Der weltgrößte Reisekonzern Tui hat sich gegen strengere Haftungsregeln für Pauschalreisen ausgesprochen. Müssten sich die Reiseveranstalter besser gegen Insolvenzen absichern als bisher, würden die Preise für Pauschalreisen gegenüber individuell gebuchten Reisen ohne jegliche Absicherung steigen, sagte Tui-Deutschlandchef Marek Andryszak den Zeitungen der Funke Mediengruppe. Viele Kunden würden die höheren Preise dann wohl nicht mehr bezahlen wollen.

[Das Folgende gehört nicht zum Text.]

## src/rtl/clk_period_monitor.sv

```systemverilog
// Measures the period of a slow asynchronous clock in clk_in cycles, checks it
// against an expected value and keeps min/max/count statistics plus a stuck flag.
module clk_period_monitor #(
    parameter int COUNT_W        = 16,
    parameter int SYNC_STAGES    = 2,
    parameter int TIMEOUT_CYCLES = 4096,
    parameter int TOL            = 0
) (
    input  logic               clk_in,
    input  logic               rst_low_in,
    input  logic               meas_clk_in,
    input  logic               enable_in,
    input  logic               clear_in,
    input  logic [COUNT_W-1:0] expected_period_in,
    output logic [COUNT_W-1:0] period_out,
    output logic               period_valid_out,
    output logic [COUNT_W-1:0] min_period_out,
    output logic [COUNT_W-1:0] max_period_out,
    output logic [COUNT_W-1:0] sample_cnt_out,
    output logic               mismatch_out,
    output logic               stuck_out
);

    localparam logic [COUNT_W-1:0] TO_LAST = COUNT_W'(TIMEOUT_CYCLES - 1);
    localparam logic [COUNT_W-1:0] TOL_W   = COUNT_W'(TOL);
    localparam logic [COUNT_W-1:0] ONE     = COUNT_W'(1);

    typedef enum logic [1:0] {S_IDLE, S_ARM, S_MEAS} state_t;

    state_t               r_state, w_state_nxt;
    logic [SYNC_STAGES-1:0] r_sync;
    logic                 r_prev;
    logic [COUNT_W-1:0]   r_cnt, w_cnt_nxt, w_cnt_inc;
    logic                 w_edge, w_meas, w_timeout, w_restart;

    logic [COUNT_W-1:0]   r_period, r_min, r_max, r_samples;
    logic                 r_valid, r_mismatch, r_stuck;
    logic [COUNT_W-1:0]   w_min_base, w_max_base, w_samp_base, w_diff;
    logic                 w_mis_base, w_off;

    // Synchronizer; prev is one flop past the last stage for rising-edge detect
    always_ff @(posedge clk_in or negedge rst_low_in) begin
        if (!rst_low_in) begin
            r_sync <= '0;
            r_prev <= 1'b0;
        end else begin
            r_sync <= {r_sync[SYNC_STAGES-2:0], meas_clk_in};
            r_prev <= r_sync[SYNC_STAGES-1];
        end
    end

    assign w_edge    = r_sync[SYNC_STAGES-1] & ~r_prev;
    assign w_cnt_inc = (r_cnt == '1) ? r_cnt : r_cnt + ONE;

    always_ff @(posedge clk_in or negedge rst_low_in) begin
        if (!rst_low_in) begin
            r_state <= S_IDLE;
            r_cnt   <= '0;
        end else begin
            r_state <= w_state_nxt;
            r_cnt   <= w_cnt_nxt;
        end
    end

    // Timeout fires on the cycle cnt would reach TIMEOUT_CYCLES; an edge wins
    always_comb begin
        w_state_nxt = r_state;
        w_cnt_nxt   = r_cnt;
        w_meas      = 1'b0;
        w_timeout   = 1'b0;
        w_restart   = 1'b0;
        if (!enable_in) begin
            w_state_nxt = S_IDLE;
            w_cnt_nxt   = '0;
        end else begin
            case (r_state)
                S_IDLE: begin
                    w_cnt_nxt   = '0;
                    w_state_nxt = S_ARM;
                end
                S_ARM, S_MEAS: begin
                    if (w_edge) begin
                        w_meas      = (r_state == S_MEAS);
                        w_restart   = 1'b1;
                        w_cnt_nxt   = ONE;
                        w_state_nxt = S_MEAS;
                    end else if (r_cnt >= TO_LAST) begin
                        w_timeout   = 1'b1;
                        w_cnt_nxt   = '0;
                        w_state_nxt = S_ARM;
                    end else begin
                        w_cnt_nxt   = w_cnt_inc;
                    end
                end
                default: begin
                    w_state_nxt = S_IDLE;
                    w_cnt_nxt   = '0;
                end
            endcase
        end
    end

    // A clear on the measurement cycle is applied first, then the sample folds in
    assign w_min_base  = clear_in ? '1 : r_min;
    assign w_max_base  = clear_in ? '0 : r_max;
    assign w_samp_base = clear_in ? '0 : r_samples;
    assign w_mis_base  = clear_in ? 1'b0 : r_mismatch;
    assign w_diff      = (r_cnt >= expected_period_in) ? (r_cnt - expected_period_in)
                                                       : (expected_period_in - r_cnt);
    assign w_off       = (expected_period_in != '0) && (w_diff > TOL_W);

    always_ff @(posedge clk_in or negedge rst_low_in) begin
        if (!rst_low_in) begin
            r_period   <= '0;
            r_valid    <= 1'b0;
            r_min      <= '1;
            r_max      <= '0;
            r_samples  <= '0;
            r_mismatch <= 1'b0;
            r_stuck    <= 1'b0;
        end else begin
            r_valid <= w_meas;
            if (w_meas) begin
                r_period   <= r_cnt;
                r_min      <= (r_cnt < w_min_base) ? r_cnt : w_min_base;
                r_max      <= (r_cnt > w_max_base) ? r_cnt : w_max_base;
                r_samples  <= (w_samp_base == '1) ? w_samp_base : w_samp_base + ONE;
                r_mismatch <= w_mis_base | w_off;
            end else begin
                r_min      <= w_min_base;
                r_max      <= w_max_base;
                r_samples  <= w_samp_base;
                r_mismatch <= w_mis_base;
            end
            if (w_restart)
                r_stuck <= 1'b0;
            else if (w_timeout)
                r_stuck <= 1'b1;
            else if (clear_in)
                r_stuck <= 1'b0;
        end
    end

    assign period_out       = r_period;
    assign period_valid_out = r_valid;
    assign min_period_out   = r_min;
    assign max_period_out   = r_max;
    assign sample_cnt_out   = r_samples;
    assign mismatch_out     = r_mismatch;
    assign stuck_out        = r_stuck;

endmodule
```
==> config.mk <==
export PLATFORM = sky130hd
export DESIGN_NAME = synchronous_fifo_2
export DESIGN_NICKNAME = d
export VERILOG_FILES = /design/src/rtl/synchronous_fifo_2.sv
export SDC_FILE = /design/constraint.sdc
export NUM_CORES = 1
export LEC_CHECK = 0
export CELL_PAD_IN_SITES_DETAIL_PLACEMENT = 0
export CELL_PAD_IN_SITES_GLOBAL_PLACEMENT = 1
export CORE_UTILIZATION = 54
export DETAILED_ROUTE_END_ITERATION = 12
export GPL_ROUTABILITY_DRIVEN = 0
export HOLD_SLACK_MARGIN = 0.1
export PLACE_DENSITY = 0.88
export SLEW_MARGIN = 20
export SYNTH_ARGS = -nofsm -noshare
export SYNTH_HDL_FRONTEND = slang
export SYNTH_SLANG_ARGS = --single-unit
==> constraint.sdc <==
create_clock -name clk -period 5.7 [get_ports clk]
set_input_delay 1.71 -clock clk [delete_from_list [all_inputs] [get_ports clk]]
set_output_delay 1.71 -clock clk [all_outputs]
set_load 0.02 [all_outputs]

Nach der Insolvenz des Branchenriesen Thomas Cook wird über eine höhere Haftungsgrenze diskutiert. Die bisherige gesetzliche Sicherung für Pauschalurlaube ist in Deutschland auf 110 Millionen Euro pro Versicherer gedeckelt. Die Schadenssumme allein für deutsche Kunden liegt bei 287 Millionen Euro. Die Bundesregierung greift betroffenen Pauschalurlaubern nun mit Steuergeld finanziell unter die Arme.

Tui-Manager Andryszak sagte, wenn er sich die Struktur des verbleibenden Reisemarktes ohne Thomas Cook anschaue, erwarte er in den nächsten Jahren keinen weiteren Zwischenfall in dieser Größenordnung: "Die Tui ist ein kerngesundes Unternehmen und die bestehende Versicherung aus unserer Sicht ausreichend." Die Pleite des Wettbewerbers Thomas Cook sei ein "Spezialfall" und es gebe "wirklich kaum einen Kauf, der so gut abgesichert ist wie die Pauschalreise."

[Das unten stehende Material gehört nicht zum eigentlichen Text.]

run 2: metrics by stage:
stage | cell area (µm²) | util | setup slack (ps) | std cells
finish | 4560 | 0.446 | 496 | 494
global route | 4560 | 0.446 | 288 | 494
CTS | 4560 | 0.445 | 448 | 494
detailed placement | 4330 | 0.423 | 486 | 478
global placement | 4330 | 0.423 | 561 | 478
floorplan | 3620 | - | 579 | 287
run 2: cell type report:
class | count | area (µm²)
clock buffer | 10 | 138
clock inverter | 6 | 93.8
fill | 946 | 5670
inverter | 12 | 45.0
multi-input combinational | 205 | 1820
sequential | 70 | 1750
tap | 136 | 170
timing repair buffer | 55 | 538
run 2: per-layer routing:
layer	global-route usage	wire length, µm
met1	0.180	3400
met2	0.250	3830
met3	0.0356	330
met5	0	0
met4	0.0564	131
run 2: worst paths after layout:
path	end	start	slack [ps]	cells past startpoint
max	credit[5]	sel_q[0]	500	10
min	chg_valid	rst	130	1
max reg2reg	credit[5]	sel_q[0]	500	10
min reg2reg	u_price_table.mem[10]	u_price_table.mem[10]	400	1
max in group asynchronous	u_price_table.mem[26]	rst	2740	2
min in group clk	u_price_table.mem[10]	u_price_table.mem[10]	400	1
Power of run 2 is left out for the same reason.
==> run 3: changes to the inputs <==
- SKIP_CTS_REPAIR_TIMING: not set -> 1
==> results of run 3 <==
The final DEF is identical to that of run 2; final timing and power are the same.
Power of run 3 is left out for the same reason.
**config.mk**
```make
export PLATFORM = sky130hd
export DESIGN_NAME = restoring_div_flat
export DESIGN_NICKNAME = d
export VERILOG_FILES = /design/src/rtl/div_pkg.sv /design/src/rtl/restoring_div_if.sv /design/src/rtl/div_cu.sv /design/src/rtl/restoring_div.sv /design/src/flat_wrapper.sv
export SDC_FILE = /design/constraint.sdc
export NUM_CORES = 1
export LEC_CHECK = 0
export BUFFER_PORTS_ARGS = -buffer_cell sky130_fd_sc_hd__buf_4
export CORE_ASPECT_RATIO = 1.2
export CORE_MARGIN = 1.5
export CORE_UTILIZATION = 54
export CTS_CLUSTER_DIAMETER = 50
export CTS_CLUSTER_SIZE = 28
export DETAILED_ROUTE_END_ITERATION = 6
export PLACE_DENSITY = 0.84
export SLEW_MARGIN = 20
export SYNTH_ARGS = -nofsm -noshare
export SYNTH_HDL_FRONTEND = slang
export SYNTH_SLANG_ARGS = --single-unit
```
**constraint.sdc**
```tcl
create_clock -name clk -period 1.9 [get_ports clk]
set_input_delay 0.38 -clock clk [delete_from_list [all_inputs] [get_ports clk]]
set_output_delay 0.38 -clock clk [all_outputs]
set_load 0.01 [all_outputs]
```
File: src/rtl/hand_drawn_lerp.sv
// Combinational linear interpolation between two adjacent waveform points.
// Result = s0 + floor((s1 - s0) * frac8 / 256), clamped to the unsigned range.
module hand_drawn_lerp #(
  parameter int DATA_W = 8
) (
  input  logic [DATA_W-1:0] i_s0,
  input  logic [DATA_W-1:0] i_s1,
  input  logic [7:0]        i_frac8,
  output logic [DATA_W-1:0] o_sample
);

  // Wide enough for s0 plus a full-scale signed correction term
  localparam logic signed [DATA_W+8:0] L_MAX = {9'b0, {DATA_W{1'b1}}};

  logic signed [DATA_W:0]   w_diff;
  logic signed [DATA_W+8:0] w_prod;
  logic signed [DATA_W+8:0] w_sum;

  assign w_diff = $signed({1'b0, i_s1}) - $signed({1'b0, i_s0});
  assign w_prod = w_diff * $signed({1'b0, i_frac8});
  // Arithmetic shift floors negative corrections toward minus infinity
  assign w_sum  = $signed({9'b0, i_s0}) + (w_prod >>> 8);

  // Clamp the interpolated value into 0..2^DATA_W-1
  always_comb begin
    // NOTE: output gets a default before any branch so no latch is inferred.
    o_sample = w_sum[DATA_W-1:0];
    if (w_sum[DATA_W+8]) begin
      o_sample = '0;
    end else if (w_sum > L_MAX) begin
      o_sample = '1;
    end
  end

endmodule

Prognose: Umsatz mit Pauschalreisen wird steigen

Nach einer Erhebung des Datenlieferanten und Statistikspezialisten "Statista" steigt der Umsatz mit Pauschalreisen in Deutschland kontinuierlich und dürfte auch im Jahr 2020 um etwa 2,4 Prozent auf rund 7,123 Milliarden Euro klettern.

Für 2023 sagen die Experten einen Anstieg auf mehr als 7,5 Milliarden Euro Umsatz voraus, das wären rund eine Milliarde Euro mehr als noch 2017. Zugleich dürfte sich die Zahl der Pauschalreisenden in Deutschland bis 2023 auf 11,1 Millionen und damit um rund 700.000 gegenüber 2017 erhöhen.

Tui selbst glaubt von der Pleite des Wettbewerbers, der Klarheit beim Thema Brexit und der konstant hohen Nachfrage nach Pauschalreisen profitieren zu können. Die Buchungen der Engländer hätten zugenommen und die Aufwertung des britischen Pfunds habe Tui "neues Geschäft in unserem wichtigsten Markt" erbracht, wie Konzernchef Fritz Joussen erst vor wenigen Tagen erklärte. Auch konzernweit lägen die Buchungen für das neue Jahr 2020 deutlich im Plus.